- How to complete this task: Nothing below is to be printed except the lines between the line holding "and3: 6 / 37.5" and the line holding "nand2: 59 / 221", inclusive, each exactly as it appears.

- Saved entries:
===============

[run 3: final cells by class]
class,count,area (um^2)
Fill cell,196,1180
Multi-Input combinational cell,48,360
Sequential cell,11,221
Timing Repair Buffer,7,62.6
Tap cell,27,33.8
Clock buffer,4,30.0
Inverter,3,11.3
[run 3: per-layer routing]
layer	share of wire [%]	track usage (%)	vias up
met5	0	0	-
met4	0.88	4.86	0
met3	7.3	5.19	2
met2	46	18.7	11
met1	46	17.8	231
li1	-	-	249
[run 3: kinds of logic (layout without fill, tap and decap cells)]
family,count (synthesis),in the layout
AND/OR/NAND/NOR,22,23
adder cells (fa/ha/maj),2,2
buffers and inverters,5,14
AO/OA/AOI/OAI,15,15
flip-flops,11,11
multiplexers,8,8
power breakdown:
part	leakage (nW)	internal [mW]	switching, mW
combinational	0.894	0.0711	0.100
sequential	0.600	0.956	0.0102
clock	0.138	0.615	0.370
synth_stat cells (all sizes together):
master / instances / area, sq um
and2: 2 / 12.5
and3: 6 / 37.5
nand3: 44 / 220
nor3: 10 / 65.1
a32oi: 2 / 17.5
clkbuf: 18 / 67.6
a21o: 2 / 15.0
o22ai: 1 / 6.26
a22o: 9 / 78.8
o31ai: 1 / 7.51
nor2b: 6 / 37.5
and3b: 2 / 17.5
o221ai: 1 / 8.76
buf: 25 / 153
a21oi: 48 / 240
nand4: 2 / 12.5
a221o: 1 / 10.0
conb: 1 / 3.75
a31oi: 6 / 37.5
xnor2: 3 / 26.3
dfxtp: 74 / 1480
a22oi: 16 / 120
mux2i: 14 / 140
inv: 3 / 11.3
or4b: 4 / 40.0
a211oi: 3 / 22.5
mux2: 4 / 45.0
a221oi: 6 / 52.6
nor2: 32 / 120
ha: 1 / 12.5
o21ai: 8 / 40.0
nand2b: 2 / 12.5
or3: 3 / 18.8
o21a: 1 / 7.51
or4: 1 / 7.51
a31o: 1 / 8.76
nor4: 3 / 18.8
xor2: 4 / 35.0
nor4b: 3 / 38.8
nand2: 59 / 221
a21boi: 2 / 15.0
File: src/rtl/qspi_regfile_target.sv
// QSPI target: oversamples csb/sck/io on clk, assembles command and data bytes,
// and serves a 16x8 register file with an ID/readback response on tgt_io_out.
module qspi_regfile_target #(
    parameter int unsigned SYNC_STAGES = 2,
    parameter logic [7:0]  ID_BYTE     = 8'hA5
) (
    input  logic       clk,
    input  logic       reset,
    input  logic       qspi_csb,
    input  logic       qspi_sck,
    input  logic [3:0] qspi_io,
    output logic [3:0] tgt_io_out,
    output logic       tgt_io_oe,
    input  logic [3:0] reg_rd_addr,
    output logic [7:0] reg_rd_data,
    output logic       wr_strobe,
    output logic [3:0] wr_addr,
    output logic       busy
);

    typedef enum logic [1:0] {
        IDLE = 2'd0,
        CMD  = 2'd1,
        DATA = 2'd2
    } state_t;

    logic [SYNC_STAGES-1:0]      csb_sync_q, csb_sync_d;
    logic [SYNC_STAGES-1:0]      sck_sync_q, sck_sync_d;
    logic [SYNC_STAGES-1:0][3:0] io_sync_q, io_sync_d;
    logic                        csb_prev_q, csb_prev_d;
    logic                        sck_prev_q, sck_prev_d;

    state_t     state_q, state_d;
    logic       phase_q, phase_d;
    logic [3:0] hi_q, hi_d;
    logic       wen_q, wen_d;
    logic [3:0] ptr_q, ptr_d;
    logic [7:0] resp_q, resp_d;
    logic [3:0] out_q, out_d;
    logic       oe_q, oe_d;
    logic       busy_q, busy_d;
    logic       wr_strobe_q, wr_strobe_d;
    logic [3:0] wr_addr_q, wr_addr_d;
    logic [7:0] regs_q [16];
    logic [7:0] regs_d [16];

    logic       csb_s, sck_s;
    logic [3:0] io_s;
    logic       csb_fall, csb_rise, sck_rise, sck_fall;
    logic       byte_done;
    logic [7:0] cur_byte;
    logic [7:0] ptr_byte;

    assign csb_s    = csb_sync_q[SYNC_STAGES-1];
    assign sck_s    = sck_sync_q[SYNC_STAGES-1];
    assign io_s     = io_sync_q[SYNC_STAGES-1];
    assign csb_fall = csb_prev_q & ~csb_s;
    assign csb_rise = ~csb_prev_q & csb_s;
    assign sck_rise = ~sck_prev_q & sck_s;
    assign sck_fall = sck_prev_q & ~sck_s;
    assign cur_byte = {hi_q, io_s};
    assign ptr_byte = regs_q[ptr_q];

    always_comb begin
        csb_sync_d  = {csb_sync_q[SYNC_STAGES-2:0], qspi_csb};
        sck_sync_d  = {sck_sync_q[SYNC_STAGES-2:0], qspi_sck};
        io_sync_d   = {io_sync_q[SYNC_STAGES-2:0], qspi_io};
        csb_prev_d  = csb_s;
        sck_prev_d  = sck_s;
        state_d     = state_q;
        phase_d     = phase_q;
        hi_d        = hi_q;
        wen_d       = wen_q;
        ptr_d       = ptr_q;
        resp_d      = resp_q;
        out_d       = out_q;
        oe_d        = oe_q;
        busy_d      = busy_q;
        wr_strobe_d = 1'b0;
        wr_addr_d   = 4'h0;
        regs_d      = regs_q;
        byte_done   = 1'b0;

        case (state_q)
            IDLE: begin
                if (csb_fall) begin
                    state_d = CMD;
                    busy_d  = 1'b1;
                    oe_d    = 1'b1;
                    out_d   = ID_BYTE[7:4];
                    resp_d  = ID_BYTE;
                    phase_d = 1'b0;
                end
            end
            CMD, DATA: begin
                // Frame end takes priority over any sck edge seen in the same clk.
                if (csb_rise) begin
                    state_d = IDLE;
                    busy_d  = 1'b0;
                    oe_d    = 1'b0;
                    out_d   = 4'h0;
                    phase_d = 1'b0;
                end else if (sck_rise) begin
                    if (!phase_q) begin
                        hi_d    = io_s;
                        phase_d = 1'b1;
                    end else begin
                        phase_d   = 1'b0;
                        byte_done = 1'b1;
                    end
                    if (byte_done) begin
                        if (state_q == CMD) begin
                            wen_d   = cur_byte[7];
                            ptr_d   = cur_byte[3:0];
                            state_d = DATA;
                        end else begin
                            if (wen_q) begin
                                regs_d[ptr_q] = cur_byte;
                                wr_strobe_d   = 1'b1;
                                wr_addr_d     = ptr_q;
                            end
                            ptr_d = ptr_q + 4'h1;
                        end
                    end
                end else if (sck_fall) begin
                    // The fall after a completed byte fetches the next readback byte.
                    if (phase_q) begin
                        out_d = resp_q[3:0];
                    end else begin
                        resp_d = ptr_byte;
                        out_d  = ptr_byte[7:4];
                    end
                end
            end
            default: begin
                state_d = IDLE;
            end
        endcase
    end

    always_ff @(posedge clk) begin
        if (reset) begin
            csb_sync_q  <= '1;
            sck_sync_q  <= '0;
            io_sync_q   <= '0;
            csb_prev_q  <= 1'b1;
            sck_prev_q  <= 1'b0;
            state_q     <= IDLE;
            phase_q     <= 1'b0;
            hi_q        <= 4'h0;
            wen_q       <= 1'b0;
            ptr_q       <= 4'h0;
            resp_q      <= 8'h00;
            out_q       <= 4'h0;
            oe_q        <= 1'b0;
            busy_q      <= 1'b0;
            wr_strobe_q <= 1'b0;
            wr_addr_q   <= 4'h0;
            for (int i = 0; i < 16; i++) begin
                regs_q[i] <= 8'h00;
            end
        end else begin
            csb_sync_q  <= csb_sync_d;
            sck_sync_q  <= sck_sync_d;
            io_sync_q   <= io_sync_d;
            csb_prev_q  <= csb_prev_d;
            sck_prev_q  <= sck_prev_d;
            state_q     <= state_d;
            phase_q     <= phase_d;
            hi_q        <= hi_d;
            wen_q       <= wen_d;
            ptr_q       <= ptr_d;
            resp_q      <= resp_d;
            out_q       <= out_d;
            oe_q        <= oe_d;
            busy_q      <= busy_d;
            wr_strobe_q <= wr_strobe_d;
            wr_addr_q   <= wr_addr_d;
            regs_q      <= regs_d;
        end
    end

    assign tgt_io_out  = out_q;
    assign tgt_io_oe   = oe_q;
    assign busy        = busy_q;
    assign wr_strobe   = wr_strobe_q;
    assign wr_addr     = wr_addr_q;
    assign reg_rd_data = regs_q[reg_rd_addr];

endmodule
File: config.mk
export PLATFORM = sky130hd
export DESIGN_NAME = qspi_regfile_target
export DESIGN_NICKNAME = d
export VERILOG_FILES = /design/src/rtl/qspi_regfile_target.sv
export SDC_FILE = /design/constraint.sdc
export NUM_CORES = 1
export LEC_CHECK = 0
export ABC_AREA = 0
export CAP_MARGIN = 20
export CORE_MARGIN = 5
export CORE_UTILIZATION = 60
export CTS_CLUSTER_SIZE = 24
export DETAILED_ROUTE_END_ITERATION = 8
export DONT_BUFFER_PORTS = 1
export GPL_TIMING_DRIVEN = 0
export PLACE_DENSITY = 0.78
export SETUP_SLACK_MARGIN = 0.5
export SKIP_CTS_REPAIR_TIMING = 1
export SKIP_LAST_GASP = 1
export SLEW_MARGIN = 25
export SYNTH_ARGS = -nofsm -noshare
export SYNTH_HDL_FRONTEND = slang
export SYNTH_SLANG_ARGS = --single-unit
File: constraint.sdc
create_clock -name clk -period 4.72 [get_ports clk]
set_clock_uncertainty 0.2 [all_clocks]
set_input_delay 0 -clock clk [delete_from_list [all_inputs] [get_ports clk]]
set_output_delay 0 -clock clk [all_outputs]
set_load 0.01 [all_outputs]
==> reports/qor.json <==
{
  "vert_die_dim": {"value": 128, "unit": "microns"},
  "timing.critical_path.slowest_cell_delay": {"value": 0.46, "unit": "ns"},
  "critPathSlowestCell": {"value": "buf_2"},
  "static_leak": {"value": 4.22, "unit": "nW"},
  "total_power": {"value": 3.04, "unit": "mW"},
  "drt_iter0_drc": {"value": 708},
  "hold_violations": {"value": 3},
  "timing.final.crit_period": {"value": 2.64, "unit": "ns"},
  "run_status": {"value": "finished, violations left"},
  "startpoint_type": {"value": "flop"},
  "drt-pass1-iter-count": {"value": 5},
  "synth-seq-cells": {"value": 168},
  "fillerInstances": {"value": 968},
  "grt_setup_unrepaired": {"value": "false"},
  "die_area": {"value": 16500, "unit": "sq um"},
  "violated_checks": {"value": "hold timing"},
  "grt.met1_usage": {"value": 0.371},
  "share_of_final_layout_standard_cells_stronger_than_drive_strength_1": {"value": 0.203},
  "cp.arrival": {"value": 2.75, "unit": "ns"},
  "grt_usage": {"value": 0.287},
  "post_synth_edffs": {"value": 0},
  "grt_antenna_before_repair": {"value": 0},
  "cell_area_after_synthesis": {"value": 8410, "unit": "sq um"},
  "num-nets-final": {"value": 776},
  "cts_max_level": {"value": 4},
  "worstReg2RegEnd": {"value": "tgt_io_out[2]$_SDFFE_PP0P_"},
  "cts_tree": {"value": "yes"},
  "crit_top_cell": {"value": "buf_2"},
  "maxSlewHeadroom": {"value": 0.394},
  "r2r.worst_path.cells": {"value": 6},
  "powerDensity": {"value": 326, "unit": "nW/um^2"},
  "synth_area_leader_cell": {"value": "dfxtp_1"},
  "critPathCapture": {"value": "tgt_io_out[2]$_SDFFE_PP0P_"},
  "multi_input_comb_area": {"value": 4650, "unit": "sq um"},
  "globalRoute.totalOverflow": {"value": 0},
  "path_clk_slew": {"value": 0.06, "unit": "ns"},
  "area_overhead_of_the_layout_relative_to_synthesis": {"value": 10.7, "unit": "%"},
  "startpoint": {"value": "ptr_q[1]$_SDFFE_PP0P_"},
  "synth.area.top_cells": {"value": "dfxtp_1, mux4_2, mux2i_1"},
  "seq_area_frac_synth": {"value": 0.400},
  "critical_path.n_buffers_inverters": {"value": 2},
  "route.final.wire_length": {"value": 22900, "unit": "microns"},
  "worstSkewPairLatency": {"value": 0.42, "unit": "ns"},
  "crit_path_max_fanout": {"value": 10},
  "regToRegStartpoint": {"value": "ptr_q[1]$_SDFFE_PP0P_"},
  "wire_length_of_the_first_global_routing_pass": {"value": 35100, "unit": "microns"},
  "finalSetupTns": {"value": 0, "unit": "ns"},
  "floorplan.initialDensity": {"value": 0.608},
  "vdd.ir_drop.worst": {"value": 0.000395, "unit": "V"},
  "area.sequential": {"value": 3360, "unit": "sq um"},
  "cellInternalPower": {"value": 2.34, "unit": "mW"},
  "antenna_diode_instance_count": {"value": 0},
  "path_class": {"value": "reg -> reg"},
  "grt_most_used_layer": {"value": "met2"},
  "grtUsageMet2": {"value": 0.460},
  "cp_data_required_time": {"value": 4.83, "unit": "ns"},
  "netSwitchingPower": {"value": 697, "unit": "uW"},
  "worstHoldPathType": {"value": "in -> reg"},
  "floorplan.core_area": {"value": 13800, "unit": "sq um"},
  "asyncSetResetFlopFracSynth": {"value": 0},
  "cts_buffers": {"value": 17},
  "crit_path_cell_count": {"value": 6},
  "timing_worst_slew_pin_value": {"value": 0.909, "unit": "ns"},
  "yosysTopAreaCellShare": {"value": 0.400},
  "dr_total_vias": {"value": 6165},
  "syn_nets": {"value": 751},
  "pin_count_of_the_biggest_net_entering_global_routing": {"value": 17},
  "timing.reg2reg.setup_slack": {"value": 2.08, "unit": "ns"},
  "power_frac_comb": {"value": 0.056},
  "hold_slack": {"value": -0.0550, "unit": "ns"},
  "syn_area_per_cell": {"value": 11.5, "unit": "sq um"},
  "viasPerCell": {"value": 6.50},
  "grtUsageMet3": {"value": 0.0660},
  "post-route-drc-count": {"value": 0},
  "port-buffer-count": {"value": 0},
  "max_cap_viol_count": {"value": 0},
  "route.antenna.remaining_nets": {"value": 0},
  "critPathTopFamily": {"value": "buffers and inverters"},
  "clock.fmax": {"value": 379, "unit": "MHz"},
  "crit_path_end_kind": {"value": "flop"},
  "post-route-period-util": {"value": 0.559},
  "crit_chain": {"value": "buf_2, buf_2, mux4_2, a22oi_1, nand2_1, a211o_1"},
  "yosysUniqueCellTypes": {"value": 49},
  "clock_sinks": {"value": 168},
  "max-clock-path-buffers": {"value": 2},
  "row_count": {"value": 43},
  "pin_count": {"value": 31},
  "switching_share": {"value": 0.229},
  "final_max_slew_viol_count": {"value": 0},
  "dieWidth": {"value": 128, "unit": "microns"},
  "seqPwrFrac": {"value": 0.474},
  "p_clk_frac": {"value": 0.470},
  "synth_warnings": {"value": 0},
  "routabilityCongestion": {"value": 0.945},
  "synthCells": {"value": 731},
  "routed_wire_length_per_instance": {"value": 24.1, "unit": "microns"},
  "dp_hpwl": {"value": 16000, "unit": "microns"},
  "synth_top_flop_cell": {"value": "dfxtp_1"},
  "finalSetupViolations": {"value": 0},
  "clockRootBuffer": {"value": "clkbuf_16"},
  "first_global_vias": {"value": 6119}
}
[cells by family after synthesis]
logic type | after synthesis | share of synthesized area
muxes | 208 | 0.359
AOI/OAI and AO/OA | 44 | 0.0384
DFF | 168 | 0.400
and+or+nand+nor | 226 | 0.144
adders and majority gates | 8 | 0.0119
buffers and inverters | 77 | 0.0473
[registers in the layout, summed over array words and instances (netlist names), 4 cells and up]
name        cells
regs_q        128
hi_q            4
io_s            4
io_sync_d       4
ptr_q           4
resp_q          4
tgt_io_out      4
wr_addr         4
[cells in the mapped netlist, types with 8 or more instances]
master / number
buf_2: 14
nand3_4: 15
nand2_1: 17
ha_1: 8
nor2_1: 143
buf_4: 9
inv_1: 10
nor2b_1: 15
a22oi_1: 13
clkbuf_1: 34
a21oi_1: 8
mux2i_1: 134
dfxtp_1: 168
mux4_2: 72
[how the worst min path moves through the flow]
stage	from	end	cells after the start	slack, ns
finish	reset	tgt_io_out[0]$_SDFFE_PP0P_	3	-0.05
global route	reset	tgt_io_out[2]$_SDFFE_PP0P_	3	0.005
CTS	qspi_csb	csb_sync_q[0]$_SDFF_PP1_	1	-0.53
detailed placement	qspi_csb	csb_sync_q[0]$_SDFF_PP1_	1	-0.09
global placement	qspi_csb	csb_sync_q[0]$_SDFF_PP1_	1	-0.09
floorplan	qspi_csb	csb_sync_q[0]$_SDFF_PP1_	1	-0.1
[per-stage QoR]
stage | hold slack, ns | instance area (sq um) | util | std cells | setup slack (ns)
after global routing | 0.00545 | 9310 | 0.673 | 949 | 1.96
after detailed placement | -0.0929 | 8640 | 0.625 | 911 | 2.12
after global placement | -0.0915 | 8640 | 0.625 | 911 | 2.16
after floorplan | -0.0962 | 8410 | - | 731 | 2.50
after CTS | -0.530 | 9250 | 0.669 | 943 | 2.09
final | -0.0550 | 9310 | 0.673 | 949 | 2.08
[layout by cell type (no fill, tap or decap), types with 3 or more instances in the layout]
cell type,n
a21oi_1,8
or3_1,4
nand3_4,15
mux4_2,72
buf_4,9
dlygate4sd3_1,6
nand2_1,17
nor3b_1,3
clkbuf_16,17
inv_1,10
nor2_1,143
nor3_1,3
mux2i_1,134
a31oi_1,4
nor2b_1,15
and2_1,4
nand2b_1,3
buf_1,3
clkbuf_1,35
dfxtp_1,168
buf_2,14
o21ai_0,4
clkbuf_8,5
nand3_1,3
ha_1,8
a22oi_1,13
and3_1,4
clkinvlp_4,3
buf_6,4
[worst reg2reg max path: cells and delay by family, from the launching register on]
family | cells | cell delay [ns]
and+or+nand+nor | 1 | 0.18
muxes | 1 | 0.39
DFF | 1 | 0.36
buffers and inverters | 2 | 0.82
AOI/OAI and AO/OA | 2 | 0.58
[per-layer routing]
metal / routed length (microns) / share of wire
met5: 0 / 0
met1: 8740 / 0.38
met4: 977 / 0.043
met2: 11200 / 0.49
met3: 1980 / 0.086
[area by class of cell]
type / count / share of cell area
Multi-Input combinational cell: 486 / 0.500
Sequential cell: 168 / 0.361
Buffer: 66 / 0.0383
Inverter: 11 / 0.00444
Timing Repair Buffer: 6 / 0.00645
Tap cell: 180 / 0.0242
Clock inverter: 9 / 0.0122
Clock buffer: 23 / 0.0535
[power groups by stage]
stage / registers [mW] / logic, mW / clock network, mW
6_report: 1.44 / 0.170 / 1.43
3_3_place_gp: 1.47 / 0.158 / 0
2_1_floorplan: 1.47 / 0.120 / 0
4_1_cts: 1.44 / 0.163 / 1.43
3_5_place_dp: 1.47 / 0.163 / 0
5_1_grt: 1.44 / 0.185 / 1.50
(Power assumes the default switching activity.)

===============

- The completed task:
and3: 6 / 37.5
nand3: 44 / 220
nor3: 10 / 65.1
a32oi: 2 / 17.5
clkbuf: 18 / 67.6
a21o: 2 / 15.0
o22ai: 1 / 6.26
a22o: 9 / 78.8
o31ai: 1 / 7.51
nor2b: 6 / 37.5
and3b: 2 / 17.5
o221ai: 1 / 8.76
buf: 25 / 153
a21oi: 48 / 240
nand4: 2 / 12.5
a221o: 1 / 10.0
conb: 1 / 3.75
a31oi: 6 / 37.5
xnor2: 3 / 26.3
dfxtp: 74 / 1480
a22oi: 16 / 120
mux2i: 14 / 140
inv: 3 / 11.3
or4b: 4 / 40.0
a211oi: 3 / 22.5
mux2: 4 / 45.0
a221oi: 6 / 52.6
nor2: 32 / 120
ha: 1 / 12.5
o21ai: 8 / 40.0
nand2b: 2 / 12.5
or3: 3 / 18.8
o21a: 1 / 7.51
or4: 1 / 7.51
a31o: 1 / 8.76
nor4: 3 / 18.8
xor2: 4 / 35.0
nor4b: 3 / 38.8
nand2: 59 / 221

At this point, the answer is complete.